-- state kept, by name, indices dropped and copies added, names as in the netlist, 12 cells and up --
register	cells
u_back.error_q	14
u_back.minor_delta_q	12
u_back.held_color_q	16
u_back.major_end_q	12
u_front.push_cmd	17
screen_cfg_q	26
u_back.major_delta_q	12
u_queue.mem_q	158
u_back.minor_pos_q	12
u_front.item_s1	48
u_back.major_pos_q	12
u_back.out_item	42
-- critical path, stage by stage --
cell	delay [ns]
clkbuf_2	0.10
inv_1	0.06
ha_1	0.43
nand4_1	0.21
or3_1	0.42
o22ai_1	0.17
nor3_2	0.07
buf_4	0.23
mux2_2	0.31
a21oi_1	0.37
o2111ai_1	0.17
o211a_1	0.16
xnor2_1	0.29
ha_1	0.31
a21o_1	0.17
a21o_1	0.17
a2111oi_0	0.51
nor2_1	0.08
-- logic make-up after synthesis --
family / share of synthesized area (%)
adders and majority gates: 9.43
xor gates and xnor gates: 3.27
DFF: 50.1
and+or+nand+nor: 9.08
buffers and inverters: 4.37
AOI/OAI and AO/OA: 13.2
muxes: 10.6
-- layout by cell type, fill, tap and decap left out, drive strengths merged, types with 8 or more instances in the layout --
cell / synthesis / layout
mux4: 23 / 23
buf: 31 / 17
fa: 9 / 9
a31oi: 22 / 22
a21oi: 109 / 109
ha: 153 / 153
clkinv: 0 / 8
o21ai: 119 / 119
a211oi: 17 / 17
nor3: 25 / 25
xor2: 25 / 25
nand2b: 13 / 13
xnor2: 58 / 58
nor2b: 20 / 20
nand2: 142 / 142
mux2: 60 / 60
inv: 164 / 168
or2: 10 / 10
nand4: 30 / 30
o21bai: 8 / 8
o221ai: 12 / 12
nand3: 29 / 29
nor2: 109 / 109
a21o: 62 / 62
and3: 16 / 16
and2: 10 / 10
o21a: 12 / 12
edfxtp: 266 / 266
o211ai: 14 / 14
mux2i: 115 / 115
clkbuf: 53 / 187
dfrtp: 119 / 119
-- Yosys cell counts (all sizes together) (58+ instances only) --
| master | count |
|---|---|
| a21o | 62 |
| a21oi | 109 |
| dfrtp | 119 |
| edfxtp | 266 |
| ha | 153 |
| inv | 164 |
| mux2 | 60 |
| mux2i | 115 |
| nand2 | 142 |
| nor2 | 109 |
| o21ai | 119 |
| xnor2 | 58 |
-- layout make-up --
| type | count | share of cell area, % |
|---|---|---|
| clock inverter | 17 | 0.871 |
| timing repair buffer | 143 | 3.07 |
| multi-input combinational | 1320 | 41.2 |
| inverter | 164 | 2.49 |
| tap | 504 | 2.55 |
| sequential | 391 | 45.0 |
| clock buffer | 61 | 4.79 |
==
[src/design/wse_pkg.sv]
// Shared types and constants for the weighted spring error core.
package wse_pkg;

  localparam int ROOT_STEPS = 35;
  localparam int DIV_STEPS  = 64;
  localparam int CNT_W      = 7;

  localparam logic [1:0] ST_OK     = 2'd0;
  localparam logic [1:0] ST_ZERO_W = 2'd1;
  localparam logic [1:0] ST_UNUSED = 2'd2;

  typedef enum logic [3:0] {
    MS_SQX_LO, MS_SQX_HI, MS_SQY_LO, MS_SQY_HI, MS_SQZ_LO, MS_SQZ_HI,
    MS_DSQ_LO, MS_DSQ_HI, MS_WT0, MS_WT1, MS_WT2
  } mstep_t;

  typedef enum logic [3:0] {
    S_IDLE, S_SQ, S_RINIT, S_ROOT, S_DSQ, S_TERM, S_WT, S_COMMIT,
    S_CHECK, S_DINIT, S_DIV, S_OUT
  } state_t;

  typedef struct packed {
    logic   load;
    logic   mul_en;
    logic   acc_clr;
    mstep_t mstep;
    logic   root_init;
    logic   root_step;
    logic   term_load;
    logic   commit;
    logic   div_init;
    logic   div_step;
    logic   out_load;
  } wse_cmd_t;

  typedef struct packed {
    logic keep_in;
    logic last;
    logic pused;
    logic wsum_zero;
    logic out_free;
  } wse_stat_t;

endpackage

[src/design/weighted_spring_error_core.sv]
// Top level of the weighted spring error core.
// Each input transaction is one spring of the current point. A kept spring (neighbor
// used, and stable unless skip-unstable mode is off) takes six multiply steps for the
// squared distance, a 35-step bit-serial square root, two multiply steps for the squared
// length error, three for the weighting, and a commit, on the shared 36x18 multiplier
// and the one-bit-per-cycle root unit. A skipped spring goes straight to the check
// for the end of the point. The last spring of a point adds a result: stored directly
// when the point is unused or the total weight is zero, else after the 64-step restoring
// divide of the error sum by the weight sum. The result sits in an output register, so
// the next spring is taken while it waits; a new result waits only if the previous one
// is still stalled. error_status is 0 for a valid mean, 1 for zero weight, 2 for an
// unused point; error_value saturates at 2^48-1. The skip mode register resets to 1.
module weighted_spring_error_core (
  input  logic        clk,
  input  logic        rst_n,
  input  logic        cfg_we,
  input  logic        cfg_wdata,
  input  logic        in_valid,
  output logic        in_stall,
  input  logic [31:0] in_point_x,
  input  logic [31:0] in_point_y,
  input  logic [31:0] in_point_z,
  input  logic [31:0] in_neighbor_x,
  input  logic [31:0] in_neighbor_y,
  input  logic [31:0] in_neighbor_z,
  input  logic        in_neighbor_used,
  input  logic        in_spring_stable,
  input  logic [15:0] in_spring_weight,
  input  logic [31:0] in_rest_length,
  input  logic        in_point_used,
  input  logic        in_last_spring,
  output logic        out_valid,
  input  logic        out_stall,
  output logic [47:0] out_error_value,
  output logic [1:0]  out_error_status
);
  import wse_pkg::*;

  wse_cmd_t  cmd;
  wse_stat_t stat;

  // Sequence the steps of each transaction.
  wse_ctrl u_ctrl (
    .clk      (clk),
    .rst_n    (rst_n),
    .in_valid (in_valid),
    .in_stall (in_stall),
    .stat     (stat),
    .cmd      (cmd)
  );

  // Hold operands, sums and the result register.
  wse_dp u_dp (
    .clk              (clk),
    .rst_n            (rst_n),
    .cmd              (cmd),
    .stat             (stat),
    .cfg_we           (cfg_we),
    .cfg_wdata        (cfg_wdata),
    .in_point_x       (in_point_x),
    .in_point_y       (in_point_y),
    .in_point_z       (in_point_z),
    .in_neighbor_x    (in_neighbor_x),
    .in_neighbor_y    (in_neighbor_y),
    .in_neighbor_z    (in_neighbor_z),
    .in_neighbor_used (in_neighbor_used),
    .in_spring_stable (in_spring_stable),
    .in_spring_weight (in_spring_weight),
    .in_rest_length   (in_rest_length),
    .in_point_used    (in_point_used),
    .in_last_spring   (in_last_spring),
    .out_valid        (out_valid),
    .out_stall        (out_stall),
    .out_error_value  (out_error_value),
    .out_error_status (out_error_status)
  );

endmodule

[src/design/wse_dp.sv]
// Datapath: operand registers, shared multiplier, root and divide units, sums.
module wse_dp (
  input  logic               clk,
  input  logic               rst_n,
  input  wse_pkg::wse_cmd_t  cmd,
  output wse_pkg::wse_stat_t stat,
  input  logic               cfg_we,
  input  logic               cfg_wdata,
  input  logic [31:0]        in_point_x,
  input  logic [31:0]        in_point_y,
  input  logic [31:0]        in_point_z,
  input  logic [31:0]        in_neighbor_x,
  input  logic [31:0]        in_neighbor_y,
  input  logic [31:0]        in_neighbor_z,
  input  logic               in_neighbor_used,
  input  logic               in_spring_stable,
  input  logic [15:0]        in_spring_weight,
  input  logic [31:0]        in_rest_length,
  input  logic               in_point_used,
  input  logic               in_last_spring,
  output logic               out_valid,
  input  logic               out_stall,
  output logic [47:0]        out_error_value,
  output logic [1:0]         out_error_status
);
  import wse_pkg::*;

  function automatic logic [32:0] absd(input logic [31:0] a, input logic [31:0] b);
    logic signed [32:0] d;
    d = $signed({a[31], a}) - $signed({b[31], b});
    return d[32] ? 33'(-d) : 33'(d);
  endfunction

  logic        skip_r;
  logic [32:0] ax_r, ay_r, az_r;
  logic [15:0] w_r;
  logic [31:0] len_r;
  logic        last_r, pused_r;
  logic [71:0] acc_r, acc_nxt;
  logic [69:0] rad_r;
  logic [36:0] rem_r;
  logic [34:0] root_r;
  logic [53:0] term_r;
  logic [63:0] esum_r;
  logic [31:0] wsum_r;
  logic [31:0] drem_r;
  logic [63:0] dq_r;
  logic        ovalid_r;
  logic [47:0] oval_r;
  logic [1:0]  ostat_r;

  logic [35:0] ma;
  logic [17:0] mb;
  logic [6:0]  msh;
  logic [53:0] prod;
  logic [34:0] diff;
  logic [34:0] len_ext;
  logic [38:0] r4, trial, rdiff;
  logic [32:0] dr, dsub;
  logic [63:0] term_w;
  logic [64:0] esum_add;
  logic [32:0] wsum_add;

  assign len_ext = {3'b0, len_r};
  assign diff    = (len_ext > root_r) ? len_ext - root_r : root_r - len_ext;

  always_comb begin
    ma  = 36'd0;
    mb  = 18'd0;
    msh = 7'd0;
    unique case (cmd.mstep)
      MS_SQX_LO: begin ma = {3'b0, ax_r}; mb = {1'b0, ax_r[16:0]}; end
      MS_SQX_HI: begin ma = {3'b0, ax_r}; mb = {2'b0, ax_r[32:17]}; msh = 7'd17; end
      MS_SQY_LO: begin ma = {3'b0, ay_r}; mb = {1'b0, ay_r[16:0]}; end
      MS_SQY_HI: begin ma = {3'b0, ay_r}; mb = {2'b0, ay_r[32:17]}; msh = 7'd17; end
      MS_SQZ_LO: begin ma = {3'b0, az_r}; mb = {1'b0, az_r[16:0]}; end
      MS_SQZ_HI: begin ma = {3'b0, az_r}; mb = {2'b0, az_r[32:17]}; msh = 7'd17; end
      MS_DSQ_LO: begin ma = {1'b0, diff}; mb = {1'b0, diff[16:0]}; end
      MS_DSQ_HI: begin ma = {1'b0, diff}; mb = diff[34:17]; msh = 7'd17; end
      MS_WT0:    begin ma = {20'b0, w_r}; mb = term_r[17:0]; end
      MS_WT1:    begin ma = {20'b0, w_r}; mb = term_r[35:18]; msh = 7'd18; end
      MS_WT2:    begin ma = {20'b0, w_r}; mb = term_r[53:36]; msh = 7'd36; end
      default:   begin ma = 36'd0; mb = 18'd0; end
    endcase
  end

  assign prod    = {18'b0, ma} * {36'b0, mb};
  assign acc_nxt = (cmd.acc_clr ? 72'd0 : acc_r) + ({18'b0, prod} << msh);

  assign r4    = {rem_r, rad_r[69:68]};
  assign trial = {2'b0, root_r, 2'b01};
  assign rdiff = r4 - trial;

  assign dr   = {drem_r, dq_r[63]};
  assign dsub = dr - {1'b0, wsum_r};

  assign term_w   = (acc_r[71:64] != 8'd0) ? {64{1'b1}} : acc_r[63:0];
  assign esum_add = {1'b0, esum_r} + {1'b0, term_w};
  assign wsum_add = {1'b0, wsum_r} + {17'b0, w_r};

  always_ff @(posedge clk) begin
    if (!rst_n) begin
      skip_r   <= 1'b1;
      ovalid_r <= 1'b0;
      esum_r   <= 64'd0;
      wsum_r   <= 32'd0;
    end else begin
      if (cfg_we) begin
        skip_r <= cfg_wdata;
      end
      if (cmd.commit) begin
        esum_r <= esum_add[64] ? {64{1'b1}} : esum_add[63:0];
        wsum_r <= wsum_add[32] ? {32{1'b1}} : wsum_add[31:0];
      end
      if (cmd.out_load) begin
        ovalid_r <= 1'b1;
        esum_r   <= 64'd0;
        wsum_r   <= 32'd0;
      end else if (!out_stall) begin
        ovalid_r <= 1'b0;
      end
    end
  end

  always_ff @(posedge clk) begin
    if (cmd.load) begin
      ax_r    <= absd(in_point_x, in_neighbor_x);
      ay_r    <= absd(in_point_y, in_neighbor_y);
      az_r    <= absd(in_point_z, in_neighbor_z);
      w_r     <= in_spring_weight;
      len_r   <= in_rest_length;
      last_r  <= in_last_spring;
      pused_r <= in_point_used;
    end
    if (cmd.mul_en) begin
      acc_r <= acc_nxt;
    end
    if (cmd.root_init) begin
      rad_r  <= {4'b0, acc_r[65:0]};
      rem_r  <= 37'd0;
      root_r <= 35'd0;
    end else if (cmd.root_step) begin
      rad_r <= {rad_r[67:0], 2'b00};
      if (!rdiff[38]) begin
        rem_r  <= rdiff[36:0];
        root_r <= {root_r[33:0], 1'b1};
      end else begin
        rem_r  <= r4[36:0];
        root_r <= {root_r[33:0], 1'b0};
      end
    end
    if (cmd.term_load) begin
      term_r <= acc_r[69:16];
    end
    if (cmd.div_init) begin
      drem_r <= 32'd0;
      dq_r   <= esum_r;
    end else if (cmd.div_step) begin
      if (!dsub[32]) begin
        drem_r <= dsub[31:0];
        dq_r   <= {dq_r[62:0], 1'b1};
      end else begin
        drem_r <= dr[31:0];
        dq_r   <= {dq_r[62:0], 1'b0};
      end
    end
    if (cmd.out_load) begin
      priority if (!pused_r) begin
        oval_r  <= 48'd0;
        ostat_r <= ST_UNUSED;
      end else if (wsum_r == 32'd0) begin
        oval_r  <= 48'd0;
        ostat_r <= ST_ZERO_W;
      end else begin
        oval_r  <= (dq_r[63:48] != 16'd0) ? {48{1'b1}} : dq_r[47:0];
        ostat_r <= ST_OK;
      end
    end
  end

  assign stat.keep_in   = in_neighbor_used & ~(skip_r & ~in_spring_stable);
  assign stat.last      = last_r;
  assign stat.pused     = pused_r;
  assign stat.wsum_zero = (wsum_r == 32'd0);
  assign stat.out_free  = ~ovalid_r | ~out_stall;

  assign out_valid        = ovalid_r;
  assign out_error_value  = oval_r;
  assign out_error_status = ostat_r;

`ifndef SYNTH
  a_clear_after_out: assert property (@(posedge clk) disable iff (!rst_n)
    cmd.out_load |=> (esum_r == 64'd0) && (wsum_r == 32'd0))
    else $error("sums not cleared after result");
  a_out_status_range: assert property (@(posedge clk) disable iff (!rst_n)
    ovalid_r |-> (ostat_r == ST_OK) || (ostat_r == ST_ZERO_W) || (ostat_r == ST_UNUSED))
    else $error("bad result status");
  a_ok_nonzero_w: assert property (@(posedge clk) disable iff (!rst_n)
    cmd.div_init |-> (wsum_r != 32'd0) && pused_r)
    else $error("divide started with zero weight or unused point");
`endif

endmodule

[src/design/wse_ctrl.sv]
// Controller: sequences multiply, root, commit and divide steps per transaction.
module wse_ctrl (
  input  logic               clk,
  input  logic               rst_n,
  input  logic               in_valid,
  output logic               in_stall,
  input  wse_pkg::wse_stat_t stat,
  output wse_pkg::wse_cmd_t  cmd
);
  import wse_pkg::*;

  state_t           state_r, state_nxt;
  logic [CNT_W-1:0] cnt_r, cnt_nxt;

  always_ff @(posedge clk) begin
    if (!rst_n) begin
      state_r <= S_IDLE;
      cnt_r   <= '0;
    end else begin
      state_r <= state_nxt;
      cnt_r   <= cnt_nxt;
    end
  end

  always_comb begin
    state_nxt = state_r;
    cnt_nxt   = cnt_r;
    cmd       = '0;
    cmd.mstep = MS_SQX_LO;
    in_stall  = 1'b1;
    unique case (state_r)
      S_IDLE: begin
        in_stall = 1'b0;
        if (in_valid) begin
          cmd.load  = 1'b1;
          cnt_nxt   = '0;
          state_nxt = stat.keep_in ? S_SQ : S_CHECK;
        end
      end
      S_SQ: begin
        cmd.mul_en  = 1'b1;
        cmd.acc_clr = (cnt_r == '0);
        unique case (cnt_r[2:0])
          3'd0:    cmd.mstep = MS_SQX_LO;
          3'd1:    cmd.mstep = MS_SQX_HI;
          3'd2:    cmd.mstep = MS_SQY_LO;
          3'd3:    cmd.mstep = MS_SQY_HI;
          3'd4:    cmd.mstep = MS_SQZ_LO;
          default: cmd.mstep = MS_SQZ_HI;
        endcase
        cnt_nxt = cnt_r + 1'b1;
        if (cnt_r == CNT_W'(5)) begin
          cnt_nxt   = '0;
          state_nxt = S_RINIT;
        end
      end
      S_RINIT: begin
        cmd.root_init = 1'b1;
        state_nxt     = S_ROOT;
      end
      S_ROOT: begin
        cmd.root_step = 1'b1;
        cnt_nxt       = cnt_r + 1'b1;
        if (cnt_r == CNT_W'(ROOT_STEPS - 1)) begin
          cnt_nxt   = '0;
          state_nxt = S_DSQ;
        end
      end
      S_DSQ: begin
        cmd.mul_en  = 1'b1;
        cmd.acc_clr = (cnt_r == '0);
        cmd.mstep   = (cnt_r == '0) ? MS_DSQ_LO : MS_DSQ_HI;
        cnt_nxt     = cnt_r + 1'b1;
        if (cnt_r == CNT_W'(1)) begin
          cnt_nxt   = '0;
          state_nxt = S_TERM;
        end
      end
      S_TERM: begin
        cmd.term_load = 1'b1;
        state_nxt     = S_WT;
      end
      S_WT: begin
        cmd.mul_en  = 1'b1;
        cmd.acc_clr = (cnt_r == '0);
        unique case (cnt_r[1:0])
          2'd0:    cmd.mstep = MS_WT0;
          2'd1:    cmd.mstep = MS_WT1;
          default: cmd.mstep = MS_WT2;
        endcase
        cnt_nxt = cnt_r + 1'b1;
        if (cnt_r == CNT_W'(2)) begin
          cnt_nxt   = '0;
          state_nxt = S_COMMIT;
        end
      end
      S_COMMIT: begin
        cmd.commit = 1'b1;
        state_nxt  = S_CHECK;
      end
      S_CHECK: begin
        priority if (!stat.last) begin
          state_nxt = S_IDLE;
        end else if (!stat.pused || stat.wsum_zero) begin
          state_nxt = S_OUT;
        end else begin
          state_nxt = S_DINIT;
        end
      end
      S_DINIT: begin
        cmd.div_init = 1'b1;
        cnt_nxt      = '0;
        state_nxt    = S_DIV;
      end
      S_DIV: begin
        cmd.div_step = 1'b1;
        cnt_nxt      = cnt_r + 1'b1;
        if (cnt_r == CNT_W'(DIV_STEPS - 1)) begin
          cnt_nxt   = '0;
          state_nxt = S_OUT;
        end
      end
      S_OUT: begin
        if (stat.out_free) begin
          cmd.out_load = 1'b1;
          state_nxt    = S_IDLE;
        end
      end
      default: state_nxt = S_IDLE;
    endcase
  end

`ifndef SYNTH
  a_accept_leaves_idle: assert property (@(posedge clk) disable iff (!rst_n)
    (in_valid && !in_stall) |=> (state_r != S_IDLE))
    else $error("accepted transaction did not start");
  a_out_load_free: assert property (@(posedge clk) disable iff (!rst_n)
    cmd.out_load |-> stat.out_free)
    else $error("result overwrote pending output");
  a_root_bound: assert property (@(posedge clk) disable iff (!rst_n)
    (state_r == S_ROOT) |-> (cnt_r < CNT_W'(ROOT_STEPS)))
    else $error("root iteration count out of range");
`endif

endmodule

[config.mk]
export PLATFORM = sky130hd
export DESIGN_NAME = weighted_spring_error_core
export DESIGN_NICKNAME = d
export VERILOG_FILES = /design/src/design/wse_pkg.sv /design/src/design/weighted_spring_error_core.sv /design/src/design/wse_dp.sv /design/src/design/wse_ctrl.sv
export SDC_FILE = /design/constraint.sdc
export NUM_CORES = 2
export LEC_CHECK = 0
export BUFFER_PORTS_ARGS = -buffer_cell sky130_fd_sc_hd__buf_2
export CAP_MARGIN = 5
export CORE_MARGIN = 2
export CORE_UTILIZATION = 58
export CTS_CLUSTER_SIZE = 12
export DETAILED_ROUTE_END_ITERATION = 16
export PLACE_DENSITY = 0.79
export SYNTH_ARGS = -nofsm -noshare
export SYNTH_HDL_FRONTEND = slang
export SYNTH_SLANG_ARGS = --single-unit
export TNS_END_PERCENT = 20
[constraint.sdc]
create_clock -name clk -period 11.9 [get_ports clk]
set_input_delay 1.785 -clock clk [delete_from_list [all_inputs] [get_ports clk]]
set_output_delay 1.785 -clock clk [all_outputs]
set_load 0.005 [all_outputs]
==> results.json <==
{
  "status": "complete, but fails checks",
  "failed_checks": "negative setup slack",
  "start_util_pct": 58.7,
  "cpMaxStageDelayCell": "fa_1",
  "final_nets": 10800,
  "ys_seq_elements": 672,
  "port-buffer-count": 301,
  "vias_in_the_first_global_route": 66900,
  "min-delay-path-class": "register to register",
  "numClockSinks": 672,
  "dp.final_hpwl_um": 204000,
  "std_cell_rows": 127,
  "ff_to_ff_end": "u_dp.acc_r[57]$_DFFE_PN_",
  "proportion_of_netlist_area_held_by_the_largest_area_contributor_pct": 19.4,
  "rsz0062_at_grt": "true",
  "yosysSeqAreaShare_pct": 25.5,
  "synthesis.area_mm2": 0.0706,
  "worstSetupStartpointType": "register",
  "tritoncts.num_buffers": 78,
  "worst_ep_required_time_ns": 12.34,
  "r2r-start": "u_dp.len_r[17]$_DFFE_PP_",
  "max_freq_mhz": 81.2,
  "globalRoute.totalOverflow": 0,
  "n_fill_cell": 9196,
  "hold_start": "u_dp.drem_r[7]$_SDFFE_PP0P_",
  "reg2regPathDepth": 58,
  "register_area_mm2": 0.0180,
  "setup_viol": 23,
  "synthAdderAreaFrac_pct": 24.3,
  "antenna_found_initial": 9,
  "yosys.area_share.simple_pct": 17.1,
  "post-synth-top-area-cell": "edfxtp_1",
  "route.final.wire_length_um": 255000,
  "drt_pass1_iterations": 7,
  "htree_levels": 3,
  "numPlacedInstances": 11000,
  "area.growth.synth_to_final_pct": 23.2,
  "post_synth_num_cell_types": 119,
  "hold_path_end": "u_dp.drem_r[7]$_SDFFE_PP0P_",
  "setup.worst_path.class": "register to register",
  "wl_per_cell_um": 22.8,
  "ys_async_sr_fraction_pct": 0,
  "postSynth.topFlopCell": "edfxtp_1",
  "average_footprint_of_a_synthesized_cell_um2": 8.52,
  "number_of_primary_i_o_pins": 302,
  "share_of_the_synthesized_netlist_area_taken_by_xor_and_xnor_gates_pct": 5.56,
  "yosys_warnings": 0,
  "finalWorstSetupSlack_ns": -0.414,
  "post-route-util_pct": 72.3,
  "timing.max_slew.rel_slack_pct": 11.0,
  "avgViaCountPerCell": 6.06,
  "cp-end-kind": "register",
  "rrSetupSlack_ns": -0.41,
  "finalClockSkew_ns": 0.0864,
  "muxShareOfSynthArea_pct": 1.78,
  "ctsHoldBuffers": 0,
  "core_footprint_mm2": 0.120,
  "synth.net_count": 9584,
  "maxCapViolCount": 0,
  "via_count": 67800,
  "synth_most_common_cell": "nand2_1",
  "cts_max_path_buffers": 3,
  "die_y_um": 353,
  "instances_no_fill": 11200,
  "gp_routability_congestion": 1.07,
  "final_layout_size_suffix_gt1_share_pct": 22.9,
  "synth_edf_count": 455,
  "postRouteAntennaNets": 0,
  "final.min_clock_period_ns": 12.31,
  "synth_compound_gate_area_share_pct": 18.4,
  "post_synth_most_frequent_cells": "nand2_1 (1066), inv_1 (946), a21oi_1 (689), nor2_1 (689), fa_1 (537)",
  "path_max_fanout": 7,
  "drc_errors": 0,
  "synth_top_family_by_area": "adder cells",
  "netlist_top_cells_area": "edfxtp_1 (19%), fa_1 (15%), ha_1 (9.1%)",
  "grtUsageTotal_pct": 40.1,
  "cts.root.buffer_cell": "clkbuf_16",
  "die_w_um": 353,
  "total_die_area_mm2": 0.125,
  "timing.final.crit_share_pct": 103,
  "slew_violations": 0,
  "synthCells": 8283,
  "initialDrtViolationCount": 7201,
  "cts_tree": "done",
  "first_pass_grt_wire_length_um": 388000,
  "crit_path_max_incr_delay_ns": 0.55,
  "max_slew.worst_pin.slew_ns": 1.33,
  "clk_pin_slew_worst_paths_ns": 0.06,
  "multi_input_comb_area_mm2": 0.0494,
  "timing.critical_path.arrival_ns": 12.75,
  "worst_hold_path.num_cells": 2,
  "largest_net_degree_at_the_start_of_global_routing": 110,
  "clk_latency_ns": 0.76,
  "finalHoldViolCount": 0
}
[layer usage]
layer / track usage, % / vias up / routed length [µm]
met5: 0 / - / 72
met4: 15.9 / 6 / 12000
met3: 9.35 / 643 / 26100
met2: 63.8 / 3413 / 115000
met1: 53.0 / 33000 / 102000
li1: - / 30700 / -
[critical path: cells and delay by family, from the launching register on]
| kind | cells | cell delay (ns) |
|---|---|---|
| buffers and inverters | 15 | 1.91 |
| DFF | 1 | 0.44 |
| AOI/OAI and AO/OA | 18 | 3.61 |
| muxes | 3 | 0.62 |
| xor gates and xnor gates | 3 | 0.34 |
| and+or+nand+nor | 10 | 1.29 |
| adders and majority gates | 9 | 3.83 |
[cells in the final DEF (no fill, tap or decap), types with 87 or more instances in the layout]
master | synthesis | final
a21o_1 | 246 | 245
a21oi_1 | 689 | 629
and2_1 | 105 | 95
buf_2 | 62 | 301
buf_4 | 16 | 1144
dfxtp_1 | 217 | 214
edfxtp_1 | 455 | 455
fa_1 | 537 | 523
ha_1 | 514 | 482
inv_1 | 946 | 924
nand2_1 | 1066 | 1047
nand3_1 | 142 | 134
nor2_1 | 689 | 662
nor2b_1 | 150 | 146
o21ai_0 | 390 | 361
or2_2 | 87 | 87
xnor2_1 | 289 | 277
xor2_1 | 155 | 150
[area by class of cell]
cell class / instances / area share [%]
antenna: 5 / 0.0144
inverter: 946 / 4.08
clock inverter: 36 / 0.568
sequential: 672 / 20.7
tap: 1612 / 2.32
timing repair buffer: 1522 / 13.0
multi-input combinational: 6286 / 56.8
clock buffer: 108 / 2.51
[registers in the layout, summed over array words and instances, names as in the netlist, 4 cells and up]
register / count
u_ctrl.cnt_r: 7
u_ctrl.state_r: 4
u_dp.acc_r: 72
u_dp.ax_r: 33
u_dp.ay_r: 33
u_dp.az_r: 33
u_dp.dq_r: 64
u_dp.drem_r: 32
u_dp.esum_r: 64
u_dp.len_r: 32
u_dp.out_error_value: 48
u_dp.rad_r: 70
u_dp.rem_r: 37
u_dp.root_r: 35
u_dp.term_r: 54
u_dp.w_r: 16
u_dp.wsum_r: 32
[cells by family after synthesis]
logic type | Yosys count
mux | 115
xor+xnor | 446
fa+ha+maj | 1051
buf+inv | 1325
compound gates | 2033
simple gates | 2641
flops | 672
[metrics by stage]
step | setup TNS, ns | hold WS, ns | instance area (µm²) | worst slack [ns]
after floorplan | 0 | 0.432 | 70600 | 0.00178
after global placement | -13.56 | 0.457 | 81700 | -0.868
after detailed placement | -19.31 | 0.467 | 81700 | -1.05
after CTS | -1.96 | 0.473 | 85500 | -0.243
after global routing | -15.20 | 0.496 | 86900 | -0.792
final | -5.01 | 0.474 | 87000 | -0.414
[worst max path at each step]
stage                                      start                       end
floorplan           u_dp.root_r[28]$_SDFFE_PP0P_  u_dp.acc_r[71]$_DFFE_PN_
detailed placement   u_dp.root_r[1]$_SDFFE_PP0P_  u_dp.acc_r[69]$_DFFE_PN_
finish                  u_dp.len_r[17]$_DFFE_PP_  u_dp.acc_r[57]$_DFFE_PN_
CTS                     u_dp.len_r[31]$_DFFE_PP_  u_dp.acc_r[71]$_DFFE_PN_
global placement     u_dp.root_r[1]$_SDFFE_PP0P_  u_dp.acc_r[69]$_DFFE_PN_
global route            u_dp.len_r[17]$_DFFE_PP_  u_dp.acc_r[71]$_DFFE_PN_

**Work to complete**
All that is needed is the exact run of lines above from the line containing "o21a: 12 / 12" through the line containing "61 | 4.79 |", both of them included.

**Exercise answer**
o21a: 12 / 12
edfxtp: 266 / 266
o211ai: 14 / 14
mux2i: 115 / 115
clkbuf: 53 / 187
dfrtp: 119 / 119
-- Yosys cell counts (all sizes together) (58+ instances only) --
| master | count |
|---|---|
| a21o | 62 |
| a21oi | 109 |
| dfrtp | 119 |
| edfxtp | 266 |
| ha | 153 |
| inv | 164 |
| mux2 | 60 |
| mux2i | 115 |
| nand2 | 142 |
| nor2 | 109 |
| o21ai | 119 |
| xnor2 | 58 |
-- layout make-up --
| type | count | share of cell area, % |
|---|---|---|
| clock inverter | 17 | 0.871 |
| timing repair buffer | 143 | 3.07 |
| multi-input combinational | 1320 | 41.2 |
| inverter | 164 | 2.49 |
| tap | 504 | 2.55 |
| sequential | 391 | 45.0 |
| clock buffer | 61 | 4.79 |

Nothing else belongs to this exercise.